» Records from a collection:
____

`src/hdl/pfm_cfg.svh`:
```
`ifndef PFM_CFG_SVH
`define PFM_CFG_SVH

// Protection type register field positions.
`define PFM_PT_TRACK_EN      7
`define PFM_PT_PHASE_EN      6
`define PFM_PT_TRACK_LATCH   5
`define PFM_PT_OT_LATCH      4
`define PFM_PT_OC_LATCH      3
`define PFM_PT_UV_LATCH      2
`define PFM_PT_OV_LATCH      1
`define PFM_PT_PV_LATCH      0
`define PFM_PT_RESET         8'h43

// Threshold register fields and reset.
`define PFM_TH_PGLOW_BIT     4
`define PFM_TH_RESET         8'h08

// Propagation register fields and reset.
`define PFM_PR_OTW_REPORT    7
`define PFM_PR_PG_REPORT     6
`define PFM_PR_RESET         8'h3F

// Current limit register reset; temperature compensation bit.
`define PFM_CL_TCE_BIT       4
`define PFM_CL_RESET         8'h1B

// Undervoltage level percentages per code; power-good window limits.
`define PFM_UV_PCT_0         8'd75
`define PFM_UV_PCT_1         8'd80
`define PFM_UV_PCT_2         8'd85
`define PFM_PG_HIGH_PCT      8'd110
`define PFM_PG_LOW_PCT_0     8'd90
`define PFM_PG_LOW_PCT_1     8'd95

// Temperature thresholds in degrees C.
`define PFM_OTW_SET_C        8'd120
`define PFM_OTW_CLR_C        8'd117

// Retry interval.
`define PFM_RETRY_MS         130
`define PFM_CLK_MHZ          200
`define PFM_RETRY_CYCLES     (`PFM_RETRY_MS * 1000 * `PFM_CLK_MHZ)

// Status register bit positions (flags active low).
`define PFM_ST_OTW           7
`define PFM_ST_PG            6
`define PFM_ST_TRACK         5
`define PFM_ST_OT            4
`define PFM_ST_OC            3
`define PFM_ST_UV            2
`define PFM_ST_OV            1
`define PFM_ST_PV            0

`endif

```
`src/hdl/pfm_pkg.sv`:
```
package pfm_pkg;
  // Power stage state; Gray codes along off, ramp, steady, ramp down.
  typedef enum logic [1:0] {
    PFM_OFF    = 2'b00,
    PFM_RAMP   = 2'b01,
    PFM_STEADY = 2'b11,
    PFM_FALL   = 2'b10
  } pfm_state_t;
endpackage

```
`src/hdl/pfm_retry_timer.sv`:
```
`timescale 1ns/100ps
`include "pfm_cfg.svh"

// Down counter that measures the retry interval after a trip.
module pfm_retry_timer #(
  parameter int unsigned RETRY_CYCLES = `PFM_RETRY_CYCLES
) (
  input  wire logic core_clk,  // Device clock.
  input  wire logic sys_rst,   // Synchronous reset, active high.
  input  wire logic reload,    // Restart the interval.
  output logic      expired    // Interval has run out.
);
  logic [27:0] count_q;
  logic [27:0] count_d;

  // Reload wins over counting so a new trip always restarts the full wait.
  assign count_d = reload ? 28'(RETRY_CYCLES - 1) :
                   (count_q != 28'h0000000) ? count_q - 28'h0000001 : count_q;

  always_ff @(posedge core_clk) begin
    if (sys_rst) begin
      count_q <= 28'h0000000;
      expired <= 1'b1;
    end else begin
      count_q <= count_d;
      expired <= !reload && (count_q == 28'h0000000);
    end
  end
endmodule

```
`src/hdl/pol_protection_fault_manager.sv`:
```
`timescale 1ns/100ps
`include "pfm_cfg.svh"

// Function
// - Thresholds scale with active setpoint
// - Software selects latching and disables protections
// - Non-latching retries every 130 ms
// - Latching stays off until release
// - Warnings never shut converter down
// - Above 120 C raise temperature warning
// - Temperature report needs its enable
// - Temperature warning clears below 117 C
// - Power-good low outside voltage window
// - Power-good held low during transitions
// - Power-good warning sets flag, reports
// - Back in window releases power-good
// - External low pin means warning
// - Any fault turns converter off
// - Overcurrent armed above pre-bias only
// - Current limit plus undervoltage fast-off
// - Undervoltage armed only in steady state
// - Undervoltage without overcurrent ramps down
// - Status flags are active low
// - Undervoltage code picks 75/80/85 percent
module pol_protection_fault_manager
  import pfm_pkg::*;
#(
  parameter int unsigned RETRY_CYCLES = `PFM_RETRY_CYCLES
) (
  input  wire logic        core_clk,        // Device clock, 200 MHz.
  input  wire logic        sys_rst,         // Synchronous reset, active high.
  input  wire logic        cfgWrite,        // One-cycle register write strobe.
  input  wire logic [1:0]  cfgSel,          // 0 type, 1 threshold, 2 propagation, 3 limit.
  input  wire logic [7:0]  cfgWdata,        // Register write data.
  input  wire logic        statusClear,     // Clear released latched flags.
  input  wire logic        turnOnCmd,       // Turn-on command level.
  input  wire logic [7:0]  vOutPct,         // Output voltage as percent of setpoint.
  input  wire logic [7:0]  vPreBiasPct,     // Pre-bias voltage, percent of setpoint.
  input  wire logic [7:0]  tempC,           // Controller temperature, degrees C.
  input  wire logic        currentLimit,    // Output current at limit.
  input  wire logic        overTempHit,     // Controller above fault temperature.
  input  wire logic        trackErr,        // Tracking deviation too large.
  input  wire logic        overVoltHit,     // Output above overvoltage level.
  input  wire logic        phaseVoltHit,    // Phase voltage error seen.
  input  wire logic        rampDone,        // Output ramp has reached target.
  input  wire logic        levelChange,     // Setpoint transition in progress.
  input  wire logic        powerGoodPinIn,  // Sensed level of power-good wire.
  output logic             powerGoodPinOe,  // Pull power-good wire low when high.
  output logic             powerGoodPinOut, // Driven value, always low.
  output logic             convEnable,      // Converter switching allowed.
  output logic             fastOff,         // Both switches off now.
  output logic             rampDown,        // Regular ramped turn-off.
  output logic             otwReport,       // Temperature warning to manager.
  output logic             pgReport,        // Power-good warning to manager.
  output logic [7:0]       protectionStatus, // Active-low flags.
  output logic [7:0]       typeReadback,    // Protection type register.
  output logic [7:0]       thresholdReadback, // Threshold register.
  output logic [7:0]       propagationReadback, // Propagation register.
  output logic [7:0]       limitReadback    // Current limit register.
);

  // Percent-of-setpoint threshold from the undervoltage code.
  function automatic logic [7:0] uvPct(input logic [1:0] code);
    unique case (code)
      2'b00:   uvPct = `PFM_UV_PCT_0;
      2'b01:   uvPct = `PFM_UV_PCT_1;
      default: uvPct = `PFM_UV_PCT_2;
    endcase
  endfunction

  logic [7:0] protTypeQ;
  logic [7:0] threshQ;
  logic [7:0] propQ;
  logic [7:0] limitQ;
  pfm_state_t state_q;
  pfm_state_t state_d;
  logic [7:0] faultLat_q;
  logic [7:0] faultLat_d;
  logic       otw_q;
  logic       turnOnPrev_q;
  logic       retryExpired;

  // Registers; the software-visible configuration steers the thresholds, enables, latching and reports.
  always_ff @(posedge core_clk) begin
    if (sys_rst) begin
      protTypeQ <= `PFM_PT_RESET;
      threshQ   <= `PFM_TH_RESET;
      propQ     <= `PFM_PR_RESET;
      limitQ    <= `PFM_CL_RESET;
    end else if (cfgWrite) begin
      unique case (cfgSel)
        2'd0: protTypeQ <= cfgWdata;
        2'd1: threshQ   <= {3'b000, cfgWdata[4:0]};
        2'd2: propQ     <= cfgWdata;
        2'd3: limitQ    <= cfgWdata;
      endcase
    end
  end

  // Thresholds are compared in percent of setpoint, so they follow margining.
  wire [7:0] uvThresh   = uvPct(threshQ[1:0]);
  wire [7:0] pgLowPct   = threshQ[`PFM_TH_PGLOW_BIT] ? `PFM_PG_LOW_PCT_1 : `PFM_PG_LOW_PCT_0;
  wire       belowUv    = vOutPct < uvThresh;
  wire       outOfWin   = (vOutPct > `PFM_PG_HIGH_PCT) || (vOutPct < pgLowPct);
  wire       steady     = (state_q == PFM_STEADY) && rampDone && !levelChange;
  wire       aboveBias  = vOutPct > vPreBiasPct;

  // Protection detection with arming conditions.
  wire ocHit  = aboveBias && currentLimit && belowUv;
  wire uvHit  = steady && belowUv && !ocHit;
  wire trHit  = protTypeQ[`PFM_PT_TRACK_EN] && (state_q == PFM_RAMP) && trackErr;
  wire pvHit  = protTypeQ[`PFM_PT_PHASE_EN] && phaseVoltHit;
  wire ovHit  = aboveBias && overVoltHit;
  wire [7:0] hitVec = {2'b00, trHit, overTempHit, ocHit, uvHit, ovHit, pvHit};
  wire       anyHit = |hitVec;

  // Non-latching causes release themselves; latching ones wait for a clear.
  wire [7:0] latchSel = {2'b00, protTypeQ[5:0]};
  wire       turnOnRecycle = turnOnCmd && !turnOnPrev_q;
  wire       causeGone     = !anyHit;
  wire       releaseLat    = statusClear || turnOnRecycle;
  always_comb begin
    faultLat_d = faultLat_q | hitVec;
    if (causeGone) begin
      faultLat_d = faultLat_q & latchSel;
      if (releaseLat) begin
        faultLat_d = 8'h00;
      end
    end
  end

  wire tripNow    = anyHit && (state_q != PFM_OFF);
  wire restartOk  = retryExpired && causeGone && (faultLat_q == 8'h00) && turnOnCmd;

  // Power stage sequencing; warnings never enter this decision.
  always_comb begin
    state_d = state_q;
    unique case (state_q)
      PFM_OFF:    if (restartOk) state_d = PFM_RAMP;
      PFM_RAMP:   if (tripNow) state_d = PFM_FALL;
                  else if (!turnOnCmd) state_d = PFM_FALL;
                  else if (rampDone) state_d = PFM_STEADY;
      PFM_STEADY: if (tripNow || !turnOnCmd) state_d = PFM_FALL;
      PFM_FALL:   state_d = PFM_OFF;
    endcase
  end

  // Overtemperature warning with hysteresis.
  wire otwSet = tempC > `PFM_OTW_SET_C;
  wire otwClr = tempC < `PFM_OTW_CLR_C;
  // The flag and the report use the next value, so they follow the sampled temperature by one edge.
  wire otwNext = otwSet || (otw_q && !otwClr);

  // Power-good warning: outside window, not steady, or someone pulls the wire low.
  wire pgBad  = !steady || outOfWin || !powerGoodPinIn;

  always_ff @(posedge core_clk) begin
    if (sys_rst) begin
      state_q      <= PFM_OFF;
      faultLat_q   <= 8'h00;
      otw_q        <= 1'b0;
      turnOnPrev_q <= 1'b0;
    end else begin
      state_q      <= state_d;
      faultLat_q   <= faultLat_d;
      turnOnPrev_q <= turnOnCmd;
      otw_q        <= otwNext;
    end
  end

  // Retry interval restarts on each trip.
  pfm_retry_timer #(
    .RETRY_CYCLES (RETRY_CYCLES)
  ) u_retry (
    .core_clk (core_clk),
    .sys_rst  (sys_rst),
    .reload   (tripNow),
    .expired  (retryExpired)
  );

  // Registered outputs; flags read 0 while active.
  always_ff @(posedge core_clk) begin
    if (sys_rst) begin
      powerGoodPinOe      <= 1'b1;
      powerGoodPinOut     <= 1'b0;
      convEnable          <= 1'b0;
      fastOff             <= 1'b0;
      rampDown            <= 1'b0;
      otwReport           <= 1'b0;
      pgReport            <= 1'b0;
      protectionStatus    <= 8'hFF;
      typeReadback        <= `PFM_PT_RESET;
      thresholdReadback   <= `PFM_TH_RESET;
      propagationReadback <= `PFM_PR_RESET;
      limitReadback       <= `PFM_CL_RESET;
    end else begin
      // Only our own window and steady checks drive the wire, so an external pull is not self-held.
      powerGoodPinOe      <= !steady || outOfWin;
      powerGoodPinOut     <= 1'b0;
      convEnable          <= (state_d == PFM_RAMP) || (state_d == PFM_STEADY);
      fastOff             <= tripNow && (ocHit || trHit || ovHit);
      rampDown            <= tripNow && (uvHit || overTempHit);
      otwReport           <= otwNext && propQ[`PFM_PR_OTW_REPORT];
      pgReport            <= pgBad && propQ[`PFM_PR_PG_REPORT];
      protectionStatus    <= ~({otwNext, pgBad, 6'b000000} | faultLat_d);
      typeReadback        <= protTypeQ;
      thresholdReadback   <= threshQ;
      propagationReadback <= propQ;
      limitReadback       <= limitQ;
    end
  end

endmodule

```
## src/common/tcs_consts.vh

```
// Constants for the touch conversion sequencer
//
// Contract
// - With no touch, drive Y plate high and X plate low to detect touches.
// - A sensed touch starts conversions only while at-rate conversion is enabled.
// - Pen bounce is ignored until the current X or Y point is finished.
// - A pen lift is recognised only after the running conversion completes.
// - Wait at least one millisecond settling after an interrupt or single-point request.
// - Convert X and Y with the 10-bit converter, repeating at the rate register.
// - Ratiometric: full plate voltage is code 1023, touch gives proportional code.
// - Pressure measurement only in four-wire mode; host never requests it in five-wire.
// - Normal X read drives X-high high, X-low to ground, senses other plate.
// - Normal X measurement takes the Y-high electrode voltage as the result.
// - Pressure with flag 1 drives X-high, Y-low; senses Y-high (A) or X-low (B).
// - Single-point request in a pressure mode runs two flagged conversions automatically.
// - Six drive-and-sense configurations from two pressure bits and flag; results 0..1023.
// - Raise the interrupt on touch status change and on conversion completion.
`ifndef TCS_CONSTS_VH
`define TCS_CONSTS_VH

// ----------------------------------------------------------------
// Register byte offsets
// ----------------------------------------------------------------
`define TCS_REG_CTRL     8'h00
`define TCS_REG_RATE     8'h04
`define TCS_REG_RES0     8'h08
`define TCS_REG_RES1     8'h0C
`define TCS_REG_STATUS   8'h10
`define TCS_REG_MASK     8'h14
`define TCS_REG_STATE    8'h18

// ----------------------------------------------------------------
// Field positions
// ----------------------------------------------------------------
`define TCS_CTRL_ENA     0
`define TCS_CTRL_SPR     1
`define TCS_CTRL_PRA     2
`define TCS_CTRL_PRB     3
`define TCS_CTRL_W5      4
`define TCS_ST_TOUCH     0
`define TCS_ST_DONE      1
`define TCS_RES_FLAG     10

// ----------------------------------------------------------------
// Reset values
// ----------------------------------------------------------------
`define TCS_CTRL_RST     5'h00
`define TCS_RATE_RST     8'h20
`define TCS_MASK_RST     2'h0

// ----------------------------------------------------------------
// Timing
// ----------------------------------------------------------------
`define TCS_CLK_PERIOD_NS 4
`define TCS_SETTLE_NS     1000000
// One millisecond of 4 ns cycles, sized for the settle counter
`define TCS_SETTLE_CYC    20'h3_D090
`define TCS_RATE_STEP_CYC 13'h1000

`endif

```

## src/tcs_seq.v

```verilog
// Touch screen conversion sequencer with register port and interrupt
//
// The register addresses and the address-and-strobe port were chosen for this implementation.
`timescale 1ns/100ps
`default_nettype none
`include "tcs_consts.vh"

module tcs_seq #(
  parameter [19:0] SETTLE_CYCLES = `TCS_SETTLE_CYC,
  parameter [12:0] RATE_STEP     = `TCS_RATE_STEP_CYC
) (
  input  wire        clk,
  input  wire        reset_n,
  input  wire [7:0]  addr,
  input  wire [31:0] wr_data,
  input  wire        wr_en,
  input  wire        rd_en,
  output reg  [31:0] rd_data_q,
  output reg         irq_q,
  input  wire        touch_sense,
  output reg         x_plate_high_end_out_q,
  output reg         x_plate_high_end_oe_n_q,
  output reg         x_plate_low_end_out_q,
  output reg         x_plate_low_end_oe_n_q,
  output reg         y_plate_high_end_out_q,
  output reg         y_plate_high_end_oe_n_q,
  output reg         y_plate_low_end_out_q,
  output reg         y_plate_low_end_oe_n_q,
  output reg  [1:0]  sense_sel_q,
  output reg         adc_start_q,
  input  wire        adc_done,
  input  wire [9:0]  adc_data
);

  // ----------------------------------------------------------------
  // States and encodings
  // ----------------------------------------------------------------
  localparam [2:0] S_IDLE   = 3'd0;
  localparam [2:0] S_SETTLE = 3'd1;
  localparam [2:0] S_STARTY = 3'd2;
  localparam [2:0] S_WAITY  = 3'd3;
  localparam [2:0] S_STARTX = 3'd4;
  localparam [2:0] S_WAITX  = 3'd5;
  localparam [2:0] S_GAP    = 3'd6;
  localparam [2:0] S_CHECK  = 3'd7;

  // Sensed electrode codes
  localparam [1:0] SN_XH = 2'd0;
  localparam [1:0] SN_XL = 2'd1;
  localparam [1:0] SN_YH = 2'd2;
  localparam [1:0] SN_YL = 2'd3;

  // Measurement modes
  localparam [1:0] M_NORM = 2'd0;
  localparam [1:0] M_PRA  = 2'd1;
  localparam [1:0] M_PRB  = 2'd2;

  // ----------------------------------------------------------------
  // Registers
  // ----------------------------------------------------------------
  reg  [2:0]  state_q;
  reg  [2:0]  state_d;
  reg         ena_q;
  reg         spr_q;
  reg         pra_q;
  reg         prb_q;
  reg         w5_q;
  reg  [7:0]  rate_q;
  reg  [10:0] res0_q;
  reg  [10:0] res1_q;
  reg  [1:0]  status_q;
  reg  [1:0]  mask_q;
  reg         touch_q;
  reg         single_q;
  reg  [1:0]  mode_q;
  reg  [1:0]  mode_d;
  reg         xy_result_flag;
  reg  [19:0] cnt_q;
  reg  [12:0] step_q;
  reg  [7:0]  units_q;

  reg         set_touch;
  reg         set_done;
  reg         clr_spr;
  reg         touch_d;
  reg         single_d;
  reg         cnt_clr;
  reg         flag_d;
  reg  [7:0]  drv_d;
  reg  [1:0]  sense_d;
  reg  [1:0]  status_d;
  reg  [31:0] rd_mux;

  wire        wr_ctrl   = wr_en && (addr == `TCS_REG_CTRL);
  wire        wr_rate   = wr_en && (addr == `TCS_REG_RATE);
  wire        wr_status = wr_en && (addr == `TCS_REG_STATUS);
  wire        wr_mask   = wr_en && (addr == `TCS_REG_MASK);
  wire        settle_end = (cnt_q >= SETTLE_CYCLES - 20'd1);
  wire        gap_end    = (units_q >= rate_q) &&
                           (step_q >= RATE_STEP - 13'd1);

  // Pressure bits count only on a four-wire screen
  wire [1:0]  mode_sel = w5_q ? M_NORM :
                         prb_q ? M_PRB : (pra_q ? M_PRA : M_NORM);

  // ----------------------------------------------------------------
  // Sequencer
  // ----------------------------------------------------------------
  always @* begin
    state_d   = state_q;
    set_touch = 1'b0;
    set_done  = 1'b0;
    clr_spr   = 1'b0;
    touch_d   = touch_q;
    single_d  = single_q;
    mode_d    = mode_q;
    flag_d    = xy_result_flag;
    cnt_clr   = 1'b1;
    case (state_q)
      S_IDLE: begin
        flag_d = 1'b0;
        if (spr_q) begin
          single_d = 1'b1;
          mode_d   = mode_sel;
          state_d  = S_SETTLE;
        end else if (touch_sense && ena_q) begin
          touch_d   = 1'b1;
          set_touch = 1'b1;
          single_d  = 1'b0;
          mode_d    = M_NORM;
          state_d   = S_SETTLE;
        end
      end
      S_SETTLE: begin
        cnt_clr = 1'b0;
        if (settle_end) begin
          state_d = S_STARTY;
        end
      end
      S_STARTY: begin
        state_d = S_WAITY;
      end
      S_WAITY: begin
        // Touch input is not looked at while a point is taken
        if (adc_done) begin
          flag_d  = 1'b1;
          state_d = S_STARTX;
        end
      end
      S_STARTX: begin
        state_d = S_WAITX;
      end
      S_WAITX: begin
        if (adc_done) begin
          set_done = 1'b1;
          flag_d   = 1'b0;
          if (single_q) begin
            clr_spr  = 1'b1;
            single_d = 1'b0;
            state_d  = S_IDLE;
          end else begin
            state_d = S_GAP;
          end
        end
      end
      S_GAP: begin
        if (gap_end) begin
          state_d = S_CHECK;
        end
      end
      S_CHECK: begin
        if (touch_sense && ena_q) begin
          state_d = S_SETTLE;
        end else begin
          touch_d   = 1'b0;
          set_touch = 1'b1;
          state_d   = S_IDLE;
        end
      end
      default: begin
        state_d = S_IDLE;
      end
    endcase
  end

  // ----------------------------------------------------------------
  // Plate drive and sensed pin
  // ----------------------------------------------------------------
  // drv_d = {xh_out, xl_out, yh_out, yl_out, xh_oe_n, xl_oe_n,
  //          yh_oe_n, yl_oe_n}; an undriven end floats for sensing
  always @* begin
    drv_d   = 8'h00;
    sense_d = SN_XH;
    case (state_d)
      S_IDLE, S_GAP, S_CHECK: begin
        drv_d   = 8'b0011_0000;
        sense_d = SN_XH;
      end
      default: begin
        case ({mode_d, flag_d})
          {M_NORM, 1'b0}: begin
            drv_d   = 8'b0010_1100;
            sense_d = SN_XH;
          end
          {M_NORM, 1'b1}: begin
            drv_d   = 8'b1000_0011;
            sense_d = SN_YH;
          end
          {M_PRA, 1'b0}: begin
            drv_d   = 8'b0010_1001;
            sense_d = SN_XH;
          end
          {M_PRA, 1'b1}: begin
            drv_d   = 8'b1000_0110;
            sense_d = SN_YH;
          end
          {M_PRB, 1'b0}: begin
            drv_d   = 8'b0010_1001;
            sense_d = SN_YL;
          end
          {M_PRB, 1'b1}: begin
            drv_d   = 8'b1000_0110;
            sense_d = SN_XL;
          end
          default: begin
            drv_d   = 8'b0011_0000;
            sense_d = SN_XH;
          end
        endcase
      end
    endcase
  end

  always @(posedge clk or negedge reset_n) begin
    if (!reset_n) begin
      state_q        <= S_IDLE;
      touch_q        <= 1'b0;
      single_q       <= 1'b0;
      mode_q         <= M_NORM;
      xy_result_flag <= 1'b0;
      cnt_q          <= 20'h0_0000;
      step_q         <= 13'h0000;
      units_q        <= 8'h00;
      adc_start_q    <= 1'b0;
      sense_sel_q    <= SN_XH;
      {x_plate_high_end_out_q, x_plate_low_end_out_q,
       y_plate_high_end_out_q, y_plate_low_end_out_q} <= 4'h3;
      {x_plate_high_end_oe_n_q, x_plate_low_end_oe_n_q,
       y_plate_high_end_oe_n_q, y_plate_low_end_oe_n_q} <= 4'h0;
    end else begin
      state_q        <= state_d;
      touch_q        <= touch_d;
      single_q       <= single_d;
      mode_q         <= mode_d;
      xy_result_flag <= flag_d;
      cnt_q          <= cnt_clr ? 20'h0_0000 : cnt_q + 20'h0_0001;
      if (state_q != S_GAP) begin
        step_q  <= 13'h0000;
        units_q <= 8'h00;
      end else if (step_q >= RATE_STEP - 13'd1) begin
        step_q  <= 13'h0000;
        units_q <= units_q + 8'h01;
      end else begin
        step_q <= step_q + 13'h0001;
      end
      adc_start_q <= (state_d == S_STARTY) || (state_d == S_STARTX);
      sense_sel_q <= sense_d;
      {x_plate_high_end_out_q, x_plate_low_end_out_q,
       y_plate_high_end_out_q, y_plate_low_end_out_q} <= drv_d[7:4];
      {x_plate_high_end_oe_n_q, x_plate_low_end_oe_n_q,
       y_plate_high_end_oe_n_q, y_plate_low_end_oe_n_q} <= drv_d[3:0];
    end
  end

  // ----------------------------------------------------------------
  // Results
  // ----------------------------------------------------------------
  // Converter code is stored unaltered, 1023 meaning full plate voltage
  always @(posedge clk or negedge reset_n) begin
    if (!reset_n) begin
      res0_q <= 11'h000;
      res1_q <= 11'h000;
    end else if (adc_done && (state_q == S_WAITY)) begin
      res0_q <= {xy_result_flag, adc_data};
    end else if (adc_done && (state_q == S_WAITX)) begin
      res1_q <= {xy_result_flag, adc_data};
    end
  end

  // ----------------------------------------------------------------
  // Control, rate, status and mask registers
  // ----------------------------------------------------------------
  always @* begin
    status_d = status_q;
    if (wr_status) begin
      status_d = status_q & ~wr_data[1:0];
    end
    // Events win over a simultaneous write-one-to-clear
    status_d[`TCS_ST_TOUCH] = status_d[`TCS_ST_TOUCH] | set_touch;
    status_d[`TCS_ST_DONE]  = status_d[`TCS_ST_DONE] | set_done;
  end

  always @(posedge clk or negedge reset_n) begin
    if (!reset_n) begin
      {w5_q, prb_q, pra_q, spr_q, ena_q} <= `TCS_CTRL_RST;
      rate_q   <= `TCS_RATE_RST;
      status_q <= 2'h0;
      mask_q   <= `TCS_MASK_RST;
      irq_q    <= 1'b0;
    end else begin
      if (wr_ctrl) begin
        ena_q <= wr_data[`TCS_CTRL_ENA];
        pra_q <= wr_data[`TCS_CTRL_PRA];
        prb_q <= wr_data[`TCS_CTRL_PRB];
        w5_q  <= wr_data[`TCS_CTRL_W5];
        spr_q <= wr_data[`TCS_CTRL_SPR];
      end else if (clr_spr) begin
        spr_q <= 1'b0;
      end
      if (wr_rate) begin
        rate_q <= wr_data[7:0];
      end
      if (wr_mask) begin
        mask_q <= wr_data[1:0];
      end
      status_q <= status_d;
      irq_q    <= |(status_d & mask_q);
    end
  end

  // ----------------------------------------------------------------
  // Read port
  // ----------------------------------------------------------------
  always @* begin
    rd_mux = 32'h0000_0000;
    case (addr)
      `TCS_REG_CTRL:   rd_mux = {27'h000_0000, w5_q, prb_q, pra_q,
                                 spr_q, ena_q};
      `TCS_REG_RATE:   rd_mux = {24'h00_0000, rate_q};
      `TCS_REG_RES0:   rd_mux = {21'h00_0000, res0_q};
      `TCS_REG_RES1:   rd_mux = {21'h00_0000, res1_q};
      `TCS_REG_STATUS: rd_mux = {30'h0000_0000, status_q};
      `TCS_REG_MASK:   rd_mux = {30'h0000_0000, mask_q};
      `TCS_REG_STATE:  rd_mux = {26'h000_0000, single_q, state_q,
                                 (state_q != S_IDLE), touch_q};
      default:         rd_mux = 32'h0000_0000;
    endcase
  end

  always @(posedge clk or negedge reset_n) begin
    if (!reset_n) begin
      rd_data_q <= 32'h0000_0000;
    end else begin
      rd_data_q <= rd_en ? rd_mux : 32'h0000_0000;
    end
  end

endmodule // tcs_seq

`default_nettype wire

```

____

» ACTION ITEM:
What lines of the preceding data include the string "millisecond"? Pull them out.

» EXERCISE ANSWER:
// - Wait at least one millisecond settling after an interrupt or single-point request.
// One millisecond of 4 ns cycles, sized for the settle counter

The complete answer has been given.